Las autoridades de Estados Unidos han anunciado la apertura de una investigación sobre las prácticas comerciales de Brasil, con el objetivo de determinar si estas restringen injustamente las exportaciones estadounidenses al país suramericano. Esta medida llega una semana después de que el presidente Donald Trump amenazara a Brasil con imponer un arancel del 50 % a sus productos, una afirmación que está ligada, en parte, al juicio contra el expresidente brasileño Jair Bolsonaro por intento de golpe de Estado.

En un comunicado, el representante de Comercio de Estados Unidos, Jamieson Greer, indicó que, siguiendo las instrucciones de Trump, iniciará una investigación bajo el artículo 301 de la Ley de Comercio de 1974, relativo a los ataques de Brasil a las empresas estadounidenses de redes sociales y a otras prácticas comerciales desleales que perjudican a diversas industrias, incluidos los trabajadores, agricultores e innovadores tecnológicos estadounidenses.

Greer subrayó que esta decisión se ha tomado tras consultar con otras agencias gubernamentales, asesores autorizados y el Congreso. Aseguró que las barreras arancelarias y no arancelarias de Brasil merecen una investigación a fondo y, potencialmente, una respuesta adecuada. La USTR (Oficina del Representante Comercial de EE.UU.) pretende averiguar si Brasil mantiene políticas o prácticas «irrazonables o discriminatorias» que infligen cargas o restricciones al comercio estadounidense. La investigación abarcará seis áreas clave: comercio digital, aranceles preferenciales injustos, aplicación de leyes anticorrupción, protección de la propiedad intelectual, compraventa de etanol y deforestación ilegal.

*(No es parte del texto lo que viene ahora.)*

This design comes from an exercise in tuning for small area on the open sky130 flow, not from production work. The RTL was checked by simulation tests, not by an equivalence proof against the original design.

## flow/flow/run.sh

```bash
#!/bin/bash
# Own layout flow, built on the standard ORFS flow (standard.sh):
#  1. the standard synthesis, unchanged;
#  2. every combinational cell of the synthesized netlist swapped for the smallest drive
#     strength of the same cell (downsize.sed; registers are left alone), since the clock
#     period leaves ample slack; the resizer fixes any slew or capacitance limit later;
#  3. the standard layout with minimum-size port buffers (every port still gets one) and a
#     clock tree of small buffers without dummy loads.
set -euo pipefail
R=orfs/results/sky130hd/life16/base
bash standard.sh synth > synth.log 2>&1
sed -i -f flow/downsize.sed $R/1_2_yosys.v
rm -f $R/1_synth.odb $R/1_synth.sdc
bash standard.sh synth > synth_odb.log 2>&1
bash standard.sh \
  "BUFFER_PORTS_ARGS=-buffer_cell sky130_fd_sc_hd__buf_1" \
  "CTS_ARGS=-sink_clustering_enable -repair_clock_nets -dont_use_dummy_load -buf_list {sky130_fd_sc_hd__clkbuf_4} -sink_clustering_size 8 -sink_clustering_max_diameter 50" \
  finish > layout.log 2>&1
```

## flow/flow/downsize.sed

```
s/\bsky130_fd_sc_hd__a2111o_2\b/sky130_fd_sc_hd__a2111o_1/g
s/\bsky130_fd_sc_hd__a2111o_4\b/sky130_fd_sc_hd__a2111o_1/g
s/\bsky130_fd_sc_hd__a2111oi_1\b/sky130_fd_sc_hd__a2111oi_0/g
s/\bsky130_fd_sc_hd__a2111oi_2\b/sky130_fd_sc_hd__a2111oi_0/g
s/\bsky130_fd_sc_hd__a2111oi_4\b/sky130_fd_sc_hd__a2111oi_0/g
s/\bsky130_fd_sc_hd__a211o_2\b/sky130_fd_sc_hd__a211o_1/g
s/\bsky130_fd_sc_hd__a211o_4\b/sky130_fd_sc_hd__a211o_1/g
s/\bsky130_fd_sc_hd__a211oi_2\b/sky130_fd_sc_hd__a211oi_1/g
s/\bsky130_fd_sc_hd__a211oi_4\b/sky130_fd_sc_hd__a211oi_1/g
s/\bsky130_fd_sc_hd__a21bo_4\b/sky130_fd_sc_hd__a21bo_1/g
s/\bsky130_fd_sc_hd__a21boi_2\b/sky130_fd_sc_hd__a21boi_0/g
s/\bsky130_fd_sc_hd__a21boi_4\b/sky130_fd_sc_hd__a21boi_0/g
s/\bsky130_fd_sc_hd__a21o_2\b/sky130_fd_sc_hd__a21o_1/g
s/\bsky130_fd_sc_hd__a21o_4\b/sky130_fd_sc_hd__a21o_1/g
s/\bsky130_fd_sc_hd__a21oi_2\b/sky130_fd_sc_hd__a21oi_1/g
s/\bsky130_fd_sc_hd__a21oi_4\b/sky130_fd_sc_hd__a21oi_1/g
s/\bsky130_fd_sc_hd__a221o_2\b/sky130_fd_sc_hd__a221o_1/g
s/\bsky130_fd_sc_hd__a221o_4\b/sky130_fd_sc_hd__a221o_1/g
s/\bsky130_fd_sc_hd__a221oi_2\b/sky130_fd_sc_hd__a221oi_1/g
s/\bsky130_fd_sc_hd__a221oi_4\b/sky130_fd_sc_hd__a221oi_1/g
s/\bsky130_fd_sc_hd__a22o_2\b/sky130_fd_sc_hd__a22o_1/g
s/\bsky130_fd_sc_hd__a22o_4\b/sky130_fd_sc_hd__a22o_1/g
s/\bsky130_fd_sc_hd__a22oi_2\b/sky130_fd_sc_hd__a22oi_1/g
s/\bsky130_fd_sc_hd__a22oi_4\b/sky130_fd_sc_hd__a22oi_1/g
s/\bsky130_fd_sc_hd__a2bb2o_2\b/sky130_fd_sc_hd__a2bb2o_1/g
s/\bsky130_fd_sc_hd__a2bb2o_4\b/sky130_fd_sc_hd__a2bb2o_1/g
s/\bsky130_fd_sc_hd__a2bb2oi_2\b/sky130_fd_sc_hd__a2bb2oi_1/g
s/\bsky130_fd_sc_hd__a2bb2oi_4\b/sky130_fd_sc_hd__a2bb2oi_1/g
s/\bsky130_fd_sc_hd__a311o_2\b/sky130_fd_sc_hd__a311o_1/g
s/\bsky130_fd_sc_hd__a311o_4\b/sky130_fd_sc_hd__a311o_1/g
s/\bsky130_fd_sc_hd__a311oi_2\b/sky130_fd_sc_hd__a311oi_1/g
s/\bsky130_fd_sc_hd__a311oi_4\b/sky130_fd_sc_hd__a311oi_1/g
s/\bsky130_fd_sc_hd__a31o_4\b/sky130_fd_sc_hd__a31o_1/g
s/\bsky130_fd_sc_hd__a31oi_2\b/sky130_fd_sc_hd__a31oi_1/g
s/\bsky130_fd_sc_hd__a31oi_4\b/sky130_fd_sc_hd__a31oi_1/g
s/\bsky130_fd_sc_hd__a32o_2\b/sky130_fd_sc_hd__a32o_1/g
s/\bsky130_fd_sc_hd__a32o_4\b/sky130_fd_sc_hd__a32o_1/g
s/\bsky130_fd_sc_hd__a32oi_2\b/sky130_fd_sc_hd__a32oi_1/g
s/\bsky130_fd_sc_hd__a32oi_4\b/sky130_fd_sc_hd__a32oi_1/g
s/\bsky130_fd_sc_hd__a41o_2\b/sky130_fd_sc_hd__a41o_1/g
s/\bsky130_fd_sc_hd__a41o_4\b/sky130_fd_sc_hd__a41o_1/g
s/\bsky130_fd_sc_hd__a41oi_2\b/sky130_fd_sc_hd__a41oi_1/g
s/\bsky130_fd_sc_hd__a41oi_4\b/sky130_fd_sc_hd__a41oi_1/g
s/\bsky130_fd_sc_hd__and2_2\b/sky130_fd_sc_hd__and2_0/g
s/\bsky130_fd_sc_hd__and2_4\b/sky130_fd_sc_hd__and2_0/g
s/\bsky130_fd_sc_hd__and2b_2\b/sky130_fd_sc_hd__and2b_1/g
s/\bsky130_fd_sc_hd__and2b_4\b/sky130_fd_sc_hd__and2b_1/g
s/\bsky130_fd_sc_hd__and3_2\b/sky130_fd_sc_hd__and3_1/g
s/\bsky130_fd_sc_hd__and3_4\b/sky130_fd_sc_hd__and3_1/g
s/\bsky130_fd_sc_hd__and3b_2\b/sky130_fd_sc_hd__and3b_1/g
s/\bsky130_fd_sc_hd__and3b_4\b/sky130_fd_sc_hd__and3b_1/g
s/\bsky130_fd_sc_hd__and4_2\b/sky130_fd_sc_hd__and4_1/g
s/\bsky130_fd_sc_hd__and4_4\b/sky130_fd_sc_hd__and4_1/g
s/\bsky130_fd_sc_hd__and4b_2\b/sky130_fd_sc_hd__and4b_1/g
s/\bsky130_fd_sc_hd__and4b_4\b/sky130_fd_sc_hd__and4b_1/g
s/\bsky130_fd_sc_hd__and4bb_4\b/sky130_fd_sc_hd__and4bb_1/g
s/\bsky130_fd_sc_hd__buf_2\b/sky130_fd_sc_hd__buf_1/g
s/\bsky130_fd_sc_hd__buf_4\b/sky130_fd_sc_hd__buf_1/g
s/\bsky130_fd_sc_hd__buf_6\b/sky130_fd_sc_hd__buf_1/g
s/\bsky130_fd_sc_hd__buf_8\b/sky130_fd_sc_hd__buf_1/g
s/\bsky130_fd_sc_hd__buf_12\b/sky130_fd_sc_hd__buf_1/g
s/\bsky130_fd_sc_hd__buf_16\b/sky130_fd_sc_hd__buf_1/g
s/\bsky130_fd_sc_hd__fa_2\b/sky130_fd_sc_hd__fa_1/g
s/\bsky130_fd_sc_hd__fa_4\b/sky130_fd_sc_hd__fa_1/g
s/\bsky130_fd_sc_hd__ha_2\b/sky130_fd_sc_hd__ha_1/g
s/\bsky130_fd_sc_hd__ha_4\b/sky130_fd_sc_hd__ha_1/g
s/\bsky130_fd_sc_hd__inv_4\b/sky130_fd_sc_hd__inv_1/g
s/\bsky130_fd_sc_hd__inv_6\b/sky130_fd_sc_hd__inv_1/g
s/\bsky130_fd_sc_hd__inv_8\b/sky130_fd_sc_hd__inv_1/g
s/\bsky130_fd_sc_hd__inv_12\b/sky130_fd_sc_hd__inv_1/g
s/\bsky130_fd_sc_hd__inv_16\b/sky130_fd_sc_hd__inv_1/g
s/\bsky130_fd_sc_hd__maj3_2\b/sky130_fd_sc_hd__maj3_1/g
s/\bsky130_fd_sc_hd__maj3_4\b/sky130_fd_sc_hd__maj3_1/g
s/\bsky130_fd_sc_hd__mux2_4\b/sky130_fd_sc_hd__mux2_1/g
s/\bsky130_fd_sc_hd__mux2_8\b/sky130_fd_sc_hd__mux2_1/g
s/\bsky130_fd_sc_hd__mux2i_2\b/sky130_fd_sc_hd__mux2i_1/g
s/\bsky130_fd_sc_hd__mux2i_4\b/sky130_fd_sc_hd__mux2i_1/g
s/\bsky130_fd_sc_hd__mux4_4\b/sky130_fd_sc_hd__mux4_2/g
s/\bsky130_fd_sc_hd__mux4_1\b/sky130_fd_sc_hd__mux4_2/g
s/\bsky130_fd_sc_hd__nand2_2\b/sky130_fd_sc_hd__nand2_1/g
s/\bsky130_fd_sc_hd__nand2_4\b/sky130_fd_sc_hd__nand2_1/g
s/\bsky130_fd_sc_hd__nand2_8\b/sky130_fd_sc_hd__nand2_1/g
s/\bsky130_fd_sc_hd__nand2b_2\b/sky130_fd_sc_hd__nand2b_1/g
s/\bsky130_fd_sc_hd__nand2b_4\b/sky130_fd_sc_hd__nand2b_1/g
s/\bsky130_fd_sc_hd__nand3_2\b/sky130_fd_sc_hd__nand3_1/g
s/\bsky130_fd_sc_hd__nand3_4\b/sky130_fd_sc_hd__nand3_1/g
s/\bsky130_fd_sc_hd__nand3b_2\b/sky130_fd_sc_hd__nand3b_1/g
s/\bsky130_fd_sc_hd__nand3b_4\b/sky130_fd_sc_hd__nand3b_1/g
s/\bsky130_fd_sc_hd__nand4_2\b/sky130_fd_sc_hd__nand4_1/g
s/\bsky130_fd_sc_hd__nand4_4\b/sky130_fd_sc_hd__nand4_1/g
s/\bsky130_fd_sc_hd__nand4b_2\b/sky130_fd_sc_hd__nand4b_1/g
s/\bsky130_fd_sc_hd__nand4b_4\b/sky130_fd_sc_hd__nand4b_1/g
s/\bsky130_fd_sc_hd__nand4bb_2\b/sky130_fd_sc_hd__nand4bb_1/g
s/\bsky130_fd_sc_hd__nand4bb_4\b/sky130_fd_sc_hd__nand4bb_1/g
s/\bsky130_fd_sc_hd__nor2_2\b/sky130_fd_sc_hd__nor2_1/g
s/\bsky130_fd_sc_hd__nor2_4\b/sky130_fd_sc_hd__nor2_1/g
s/\bsky130_fd_sc_hd__nor2_8\b/sky130_fd_sc_hd__nor2_1/g
s/\bsky130_fd_sc_hd__nor2b_2\b/sky130_fd_sc_hd__nor2b_1/g
s/\bsky130_fd_sc_hd__nor2b_4\b/sky130_fd_sc_hd__nor2b_1/g
s/\bsky130_fd_sc_hd__nor3_2\b/sky130_fd_sc_hd__nor3_1/g
s/\bsky130_fd_sc_hd__nor3_4\b/sky130_fd_sc_hd__nor3_1/g
s/\bsky130_fd_sc_hd__nor3b_2\b/sky130_fd_sc_hd__nor3b_1/g
s/\bsky130_fd_sc_hd__nor3b_4\b/sky130_fd_sc_hd__nor3b_1/g
s/\bsky130_fd_sc_hd__nor4_2\b/sky130_fd_sc_hd__nor4_1/g
s/\bsky130_fd_sc_hd__nor4_4\b/sky130_fd_sc_hd__nor4_1/g
s/\bsky130_fd_sc_hd__nor4b_2\b/sky130_fd_sc_hd__nor4b_1/g
s/\bsky130_fd_sc_hd__nor4b_4\b/sky130_fd_sc_hd__nor4b_1/g
s/\bsky130_fd_sc_hd__nor4bb_2\b/sky130_fd_sc_hd__nor4bb_1/g
s/\bsky130_fd_sc_hd__nor4bb_4\b/sky130_fd_sc_hd__nor4bb_1/g
s/\bsky130_fd_sc_hd__o2111a_2\b/sky130_fd_sc_hd__o2111a_1/g
s/\bsky130_fd_sc_hd__o2111a_4\b/sky130_fd_sc_hd__o2111a_1/g
s/\bsky130_fd_sc_hd__o2111ai_2\b/sky130_fd_sc_hd__o2111ai_1/g
s/\bsky130_fd_sc_hd__o2111ai_4\b/sky130_fd_sc_hd__o2111ai_1/g
s/\bsky130_fd_sc_hd__o211a_4\b/sky130_fd_sc_hd__o211a_1/g
s/\bsky130_fd_sc_hd__o211ai_2\b/sky130_fd_sc_hd__o211ai_1/g
s/\bsky130_fd_sc_hd__o211ai_4\b/sky130_fd_sc_hd__o211ai_1/g
s/\bsky130_fd_sc_hd__o21a_2\b/sky130_fd_sc_hd__o21a_1/g
s/\bsky130_fd_sc_hd__o21a_4\b/sky130_fd_sc_hd__o21a_1/g
s/\bsky130_fd_sc_hd__o21ai_2\b/sky130_fd_sc_hd__o21ai_0/g
s/\bsky130_fd_sc_hd__o21ai_4\b/sky130_fd_sc_hd__o21ai_0/g
s/\bsky130_fd_sc_hd__o21ba_4\b/sky130_fd_sc_hd__o21ba_1/g
s/\bsky130_fd_sc_hd__o21bai_2\b/sky130_fd_sc_hd__o21bai_1/g
s/\bsky130_fd_sc_hd__o21bai_4\b/sky130_fd_sc_hd__o21bai_1/g
s/\bsky130_fd_sc_hd__o221a_4\b/sky130_fd_sc_hd__o221a_1/g
s/\bsky130_fd_sc_hd__o221ai_2\b/sky130_fd_sc_hd__o221ai_1/g
s/\bsky130_fd_sc_hd__o221ai_4\b/sky130_fd_sc_hd__o221ai_1/g
s/\bsky130_fd_sc_hd__o22a_2\b/sky130_fd_sc_hd__o22a_1/g
s/\bsky130_fd_sc_hd__o22a_4\b/sky130_fd_sc_hd__o22a_1/g
s/\bsky130_fd_sc_hd__o22ai_2\b/sky130_fd_sc_hd__o22ai_1/g
s/\bsky130_fd_sc_hd__o22ai_4\b/sky130_fd_sc_hd__o22ai_1/g
s/\bsky130_fd_sc_hd__o2bb2a_2\b/sky130_fd_sc_hd__o2bb2a_1/g
s/\bsky130_fd_sc_hd__o2bb2a_4\b/sky130_fd_sc_hd__o2bb2a_1/g
s/\bsky130_fd_sc_hd__o2bb2ai_2\b/sky130_fd_sc_hd__o2bb2ai_1/g
s/\bsky130_fd_sc_hd__o2bb2ai_4\b/sky130_fd_sc_hd__o2bb2ai_1/g
s/\bsky130_fd_sc_hd__o311a_2\b/sky130_fd_sc_hd__o311a_1/g
s/\bsky130_fd_sc_hd__o311a_4\b/sky130_fd_sc_hd__o311a_1/g
s/\bsky130_fd_sc_hd__o311ai_2\b/sky130_fd_sc_hd__o311ai_0/g
s/\bsky130_fd_sc_hd__o311ai_4\b/sky130_fd_sc_hd__o311ai_0/g
s/\bsky130_fd_sc_hd__o31a_2\b/sky130_fd_sc_hd__o31a_1/g
s/\bsky130_fd_sc_hd__o31a_4\b/sky130_fd_sc_hd__o31a_1/g
s/\bsky130_fd_sc_hd__o31ai_2\b/sky130_fd_sc_hd__o31ai_1/g
s/\bsky130_fd_sc_hd__o31ai_4\b/sky130_fd_sc_hd__o31ai_1/g
s/\bsky130_fd_sc_hd__o32a_2\b/sky130_fd_sc_hd__o32a_1/g
s/\bsky130_fd_sc_hd__o32a_4\b/sky130_fd_sc_hd__o32a_1/g
s/\bsky130_fd_sc_hd__o32ai_2\b/sky130_fd_sc_hd__o32ai_1/g
s/\bsky130_fd_sc_hd__o32ai_4\b/sky130_fd_sc_hd__o32ai_1/g
s/\bsky130_fd_sc_hd__o41a_2\b/sky130_fd_sc_hd__o41a_1/g
s/\bsky130_fd_sc_hd__o41a_4\b/sky130_fd_sc_hd__o41a_1/g
s/\bsky130_fd_sc_hd__o41ai_2\b/sky130_fd_sc_hd__o41ai_1/g
s/\bsky130_fd_sc_hd__o41ai_4\b/sky130_fd_sc_hd__o41ai_1/g
s/\bsky130_fd_sc_hd__or2_4\b/sky130_fd_sc_hd__or2_0/g
s/\bsky130_fd_sc_hd__or2b_2\b/sky130_fd_sc_hd__or2b_1/g
s/\bsky130_fd_sc_hd__or2b_4\b/sky130_fd_sc_hd__or2b_1/g
s/\bsky130_fd_sc_hd__or3_2\b/sky130_fd_sc_hd__or3_1/g
s/\bsky130_fd_sc_hd__or3_4\b/sky130_fd_sc_hd__or3_1/g
s/\bsky130_fd_sc_hd__or3b_4\b/sky130_fd_sc_hd__or3b_1/g
s/\bsky130_fd_sc_hd__or4_2\b/sky130_fd_sc_hd__or4_1/g
s/\bsky130_fd_sc_hd__or4_4\b/sky130_fd_sc_hd__or4_1/g
s/\bsky130_fd_sc_hd__or4b_4\b/sky130_fd_sc_hd__or4b_1/g
s/\bsky130_fd_sc_hd__or4bb_2\b/sky130_fd_sc_hd__or4bb_1/g
s/\bsky130_fd_sc_hd__or4bb_4\b/sky130_fd_sc_hd__or4bb_1/g
s/\bsky130_fd_sc_hd__sdlclkp_2\b/sky130_fd_sc_hd__sdlclkp_1/g
s/\bsky130_fd_sc_hd__sdlclkp_4\b/sky130_fd_sc_hd__sdlclkp_1/g
s/\bsky130_fd_sc_hd__xnor2_2\b/sky130_fd_sc_hd__xnor2_1/g
s/\bsky130_fd_sc_hd__xnor2_4\b/sky130_fd_sc_hd__xnor2_1/g
s/\bsky130_fd_sc_hd__xnor3_2\b/sky130_fd_sc_hd__xnor3_1/g
s/\bsky130_fd_sc_hd__xnor3_4\b/sky130_fd_sc_hd__xnor3_1/g
s/\bsky130_fd_sc_hd__xor2_2\b/sky130_fd_sc_hd__xor2_1/g
s/\bsky130_fd_sc_hd__xor2_4\b/sky130_fd_sc_hd__xor2_1/g
s/\bsky130_fd_sc_hd__xor3_2\b/sky130_fd_sc_hd__xor3_1/g
s/\bsky130_fd_sc_hd__xor3_4\b/sky130_fd_sc_hd__xor3_1/g
```

## flow/standard.sh

```bash
#!/bin/bash
# synth_recipe.tcl (not shown) runs the flow's synth.tcl, then flattens the netlist and writes it again
# the make line also repeats each setting of config.mk as NAME=value (left out here)
make -C /OpenROAD-flow-scripts/flow DESIGN_CONFIG=/design/flow/config.mk WORK_HOME=/design/flow/orfs CLKGATE_MAP_FILE= SYNTH_SCRIPT=/design/flow/synth_recipe.tcl "${@:-finish}"
```

## flow/config.mk

```make
export PLATFORM = sky130hd
export DESIGN_NAME = life16
export DESIGN_NICKNAME = life16
export VERILOG_FILES = /design/flow/design.v
export SDC_FILE = /design/flow/constraint.sdc
export NUM_CORES = 4
export LEC_CHECK = 0
export CAP_MARGIN = 20
export CORE_MARGIN = 2
export CORE_UTILIZATION = 50
export SLEW_MARGIN = 20
export SYNTH_HIERARCHICAL = 1
```

## flow/constraint.sdc

```tcl
create_clock -name core_clock -period 5.0 [get_ports {clk}]
set_input_delay 1.0000 -clock core_clock [delete_from_list [all_inputs] [get_ports {clk}]]
set_output_delay 1.0000 -clock core_clock [all_outputs]
set_load 0.01 [all_outputs]
```

## flow/design.v

```verilog
module life16(
    input clk,
    input load,
    input [255:0] data,
    output reg [255:0] q);
wire [255:0] t0, t1, nxt;
genvar r, c;
generate
  for (r = 0; r < 16; r = r + 1) begin : row
    for (c = 0; c < 16; c = c + 1) begin : col
      lf_fa tri3 (.a(q[r*16 + (c+15)%16]), .b(q[r*16 + c]), .c(q[r*16 + (c+1)%16]),
                  .s(t0[r*16 + c]), .co(t1[r*16 + c]));
    end
  end
  for (r = 0; r < 16; r = r + 2) begin : pr
    for (c = 0; c < 16; c = c + 1) begin : col
      wire a0 = t0[r*16 + c], a1 = t1[r*16 + c];
      wire b0 = t0[(r+1)*16 + c], b1 = t1[(r+1)*16 + c];
      wire nz0, o0, nk0, k0, p0, n1, d1, x1, nr0, nr1, nr2, nr3;
      lf_nor2  g0 (.a(a0), .b(b0), .y(nz0));
      lf_inv   g1 (.a(nz0), .y(o0));
      lf_nand2 g2 (.a(a0), .b(b0), .y(nk0));
      lf_inv   g3 (.a(nk0), .y(k0));
      lf_nor2  g4 (.a(nz0), .b(k0), .y(p0));
      lf_nor2  g5 (.a(a1), .b(b1), .y(n1));
      lf_and2  g6 (.a(a1), .b(b1), .y(d1));
      lf_nor2  g8 (.a(n1), .b(d1), .y(x1));
      lf_nand2 g9  (.a(n1), .b(nk0), .y(nr0));                         
      lf_o22ai g10 (.a1(n1), .a2(nz0), .b1(x1), .b2(o0), .y(nr1));     
      lf_o22ai g11 (.a1(n1), .a2(nk0), .b1(x1), .b2(k0), .y(nr2));     
      lf_o22ai g12 (.a1(x1), .a2(nz0), .b1(d1), .b2(o0), .y(nr3));     
      lf_cell up (.load(load), .d(data[r*16 + c]), .s(q[r*16 + c]), .p0(p0),
                  .t0(t0[((r+15)%16)*16 + c]), .t1(t1[((r+15)%16)*16 + c]),
                  .nr0(nr0), .nr1(nr1), .nr2(nr2), .nr3(nr3), .nx(nxt[r*16 + c]));
      lf_cell dn (.load(load), .d(data[(r+1)*16 + c]), .s(q[(r+1)*16 + c]), .p0(p0),
                  .t0(t0[((r+2)%16)*16 + c]), .t1(t1[((r+2)%16)*16 + c]),
                  .nr0(nr0), .nr1(nr1), .nr2(nr2), .nr3(nr3), .nx(nxt[(r+1)*16 + c]));
    end
  end
endgenerate
always @(posedge clk) q <= nxt;
endmodule
module lf_cell(input load, input d, input s, input p0, input t0, input t1,
               input nr0, input nr1, input nr2, input nr3, output nx);
wire nf1, z, nsz, nld;
lf_mux4  m (.a0(nr3), .a1(nr2), .a2(nr1), .a3(nr0), .s0(t0), .s1(t1), .y(nf1));  
lf_xor2  x (.a(p0), .b(t0), .y(z));                                             
lf_nor2  n (.a(s), .b(z), .y(nsz));
lf_nand2 l (.a(load), .b(d), .y(nld));
lf_o31ai o (.a1(load), .a2(nsz), .a3(nf1), .b1(nld), .y(nx));
endmodule
module lf_fa(input a, input b, input c, output s, output co); assign {co, s} = a + b + c; endmodule
module lf_inv(input a, output y); assign y = ~a; endmodule
module lf_nor2(input a, input b, output y); assign y = ~(a | b); endmodule
module lf_and2(input a, input b, output y); assign y = a & b; endmodule
module lf_nand2(input a, input b, output y); assign y = ~(a & b); endmodule
module lf_xor2(input a, input b, output y); assign y = a ^ b; endmodule
module lf_o22ai(input a1, input a2, input b1, input b2, output y); assign y = ~((a1 | a2) & (b1 | b2)); endmodule
module lf_o31ai(input a1, input a2, input a3, input b1, output y); assign y = ~((a1 | a2 | a3) & b1); endmodule
module lf_mux4(input a0, input a1, input a2, input a3, input s0, input s1, output y);
assign y = s1 ? (s0 ? a3 : a2) : (s0 ? a1 : a0);
endmodule
```

==> results by group, run 1 <==
Run status
  – Status: no timing/DRC/antenna violations

Worst setup path
  – FF-to-FF path depth: 5
  – Nature of the critical path startpoint: flip-flop
  – Critical Path Fanout Max: 5
  – CP cell instances: buf_1
  – Crit path buffers/inverters: 1
  – CP Class: flip-flop to output pin
  – Crit path DAT: 1770 ps
  – Max incr delay on CP: 590 ps
  – Reg2reg start: q[212]
  – CP top delay family: flip-flops
  – Worst Path Required: 4000 ps
  – Reg2reg end: q[195]
  – CP max stage cell: dfxtp_1
  – CP endpoint kind: output pin

Final layout
  – Largest registers: q x256
  – Most flop-heavy register: q
  – Number of flip-flops in the largest register: 256
  – Synth-to-layout area growth: 11.9%
  – Layout cells sized above 1: 0.0829
  – Nets: 4424

Routing
  – Initial DRT Pass Iterations: 8
  – Via Count: 29300
  – DRT iter0 DRCs: 2332
  – Routed Wire Length: 106000 um
  – Wire length per cell: 22.5 um
  – Antenna viol nets, final: 0
  – # DRC: 0
  – Via density: 6.25

GRT
  – GR Overflow Total: 0
  – Largest net degree at the start of global routing: 111
  – Wire length of the first global-routing pass: 161000 um
  – Vias in the first global route: 29000
  – Gr usage total: 0.346
  – Initial antenna violation count: 13

CTS
  – Resized cells post-CTS: 0
  – Postcts setup bufs: 0
  – Clk sink count: 256
  – Total CTS buffers: 55
  – Clk pin slew, worst setup/hold paths: 100 ps
  – Worst-case clock buffer depth: 3
  – H-tree depth: 2
  – Clk Latency, worst-skew pair: 880 ps
  – Hold buffer count at CTS: 0
  – CTS tree: done
  – CTS Root Cell: clkbuf_4

Floorplan
  – CORE AREA: 0.0577 mm2
  – Die area: 0.0602 mm2
  – Rows: 88
  – Ports: 514
  – Initial Util: 0.505
  – Chip height: 245 um
  – Die Wd: 245 um

Timing
  – Tmin final: 2770 ps
  – Slew Limit Fails: 0
  – Pin slew with the least headroom to its limit: 835 ps
  – Final Hold Fails: 0
  – Final setup fails: 0
  – RSZ-0062 raised after global routing: false
  – Setup TNS: 0 ps
  – Clock Skew: 120 ps
  – Tcrit/Tclk final: 0.554
  – Fmax: 361 MHz
  – Worst rel slew slack: 0.444

Synth
  – Synthesis Warnings: 7
  – Synthesized instance count: 3328
  – Avg Cell Area, Syn: 8.76 um2
  – Post-Syn Area: 0.0291 mm2
  – Net Count, Synth: 3842

Min path
  – Worst hold stages: 3
  – Worst hold endpoint: q[183]
  – Hold Path Origin: data[183]
  – Hold crit path type: input pin to flip-flop

Place
  – RePlAce Congestion: 0.971
  – # port buffers: 513
  – Post-DP HPWL: 87200 um

Job
  – Max Cap Viol: 0
-- worst reg2reg max path, cell delays in order, from the launching register on --
cell and delay, ps:
dfxtp_1 630, fa_1 610, nor2_1 270, o22ai_1 160, mux4_2 480, o31ai_1 190
-- stage by stage --
stage | instances | hold WS, ps | instance area (um2) | util | setup slack [ps]
after floorplan | 3328 | 606 | 29100 | - | 2960
after global placement | 4618 | 618 | 32200 | 0.558 | 2520
after detailed placement | 4618 | 623 | 32200 | 0.558 | 2480
after CTS | 4673 | 227 | 32600 | 0.565 | 2150
after global routing | 4682 | 269 | 32600 | 0.565 | 2130
final | 4683 | 313 | 32600 | 0.565 | 2230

El comunicado de la USTR también sostiene que «Brasil puede socavar la competitividad de las empresas estadounidenses que operan en estos sectores», específicamente al tomar represalias contra ellas por no censurar el discurso político. Este pronunciamiento se refiere a una sentencia del Tribunal Supremo brasileño, que responsabilizó a las plataformas de redes sociales por las publicaciones ilegales de sus usuarios. Hasta entonces, estas empresas no eran consideradas responsables civilmente por el contenido antidemocrático, discursos de odio o ataques personales divulgados por sus usuarios.

Además, se señala que Brasil otorga tipos arancelarios preferenciales más bajos a las exportaciones de ciertos socios comerciales, excluyendo a Estados Unidos, y que ha dejado de ofrecer un trato prácticamente libre de aranceles para el etanol estadounidense.

La orden del representante de Comercio de EE.UU. responde a las reiteradas advertencias de Trump sobre los «continuos ataques de Brasil a las actividades comerciales digitales de las empresas estadounidenses» y a otras prácticas comerciales consideradas desleales. También se destaca el juicio que enfrenta Bolsonaro, quien fue señalado como líder de una conspiración por la Fiscalía, que ha solicitado su condena por cinco delitos que podrían resultarle en más de 40 años de prisión.

En declaraciones a la prensa desde la Casa Blanca, Trump ha calificado el proceso judicial contra Bolsonaro de «caza de brujas». En cuanto a la lógica detrás de la imposición de gravámenes a un país con el que EE.UU. presenta un superávit comercial, el mandatario ha manifestado que lo hace «porque puede». Trump ha afirmado: «Lo estamos haciendo porque tengo que hacerlo, porque puedo hacerlo. Nadie más podría hacerlo. Tenemos aranceles porque queremos aranceles y queremos que el dinero entre en Estados Unidos». También ha reiterado a otros países que, en lugar de pagar aranceles, podrían optar por producir en territorio estadounidense.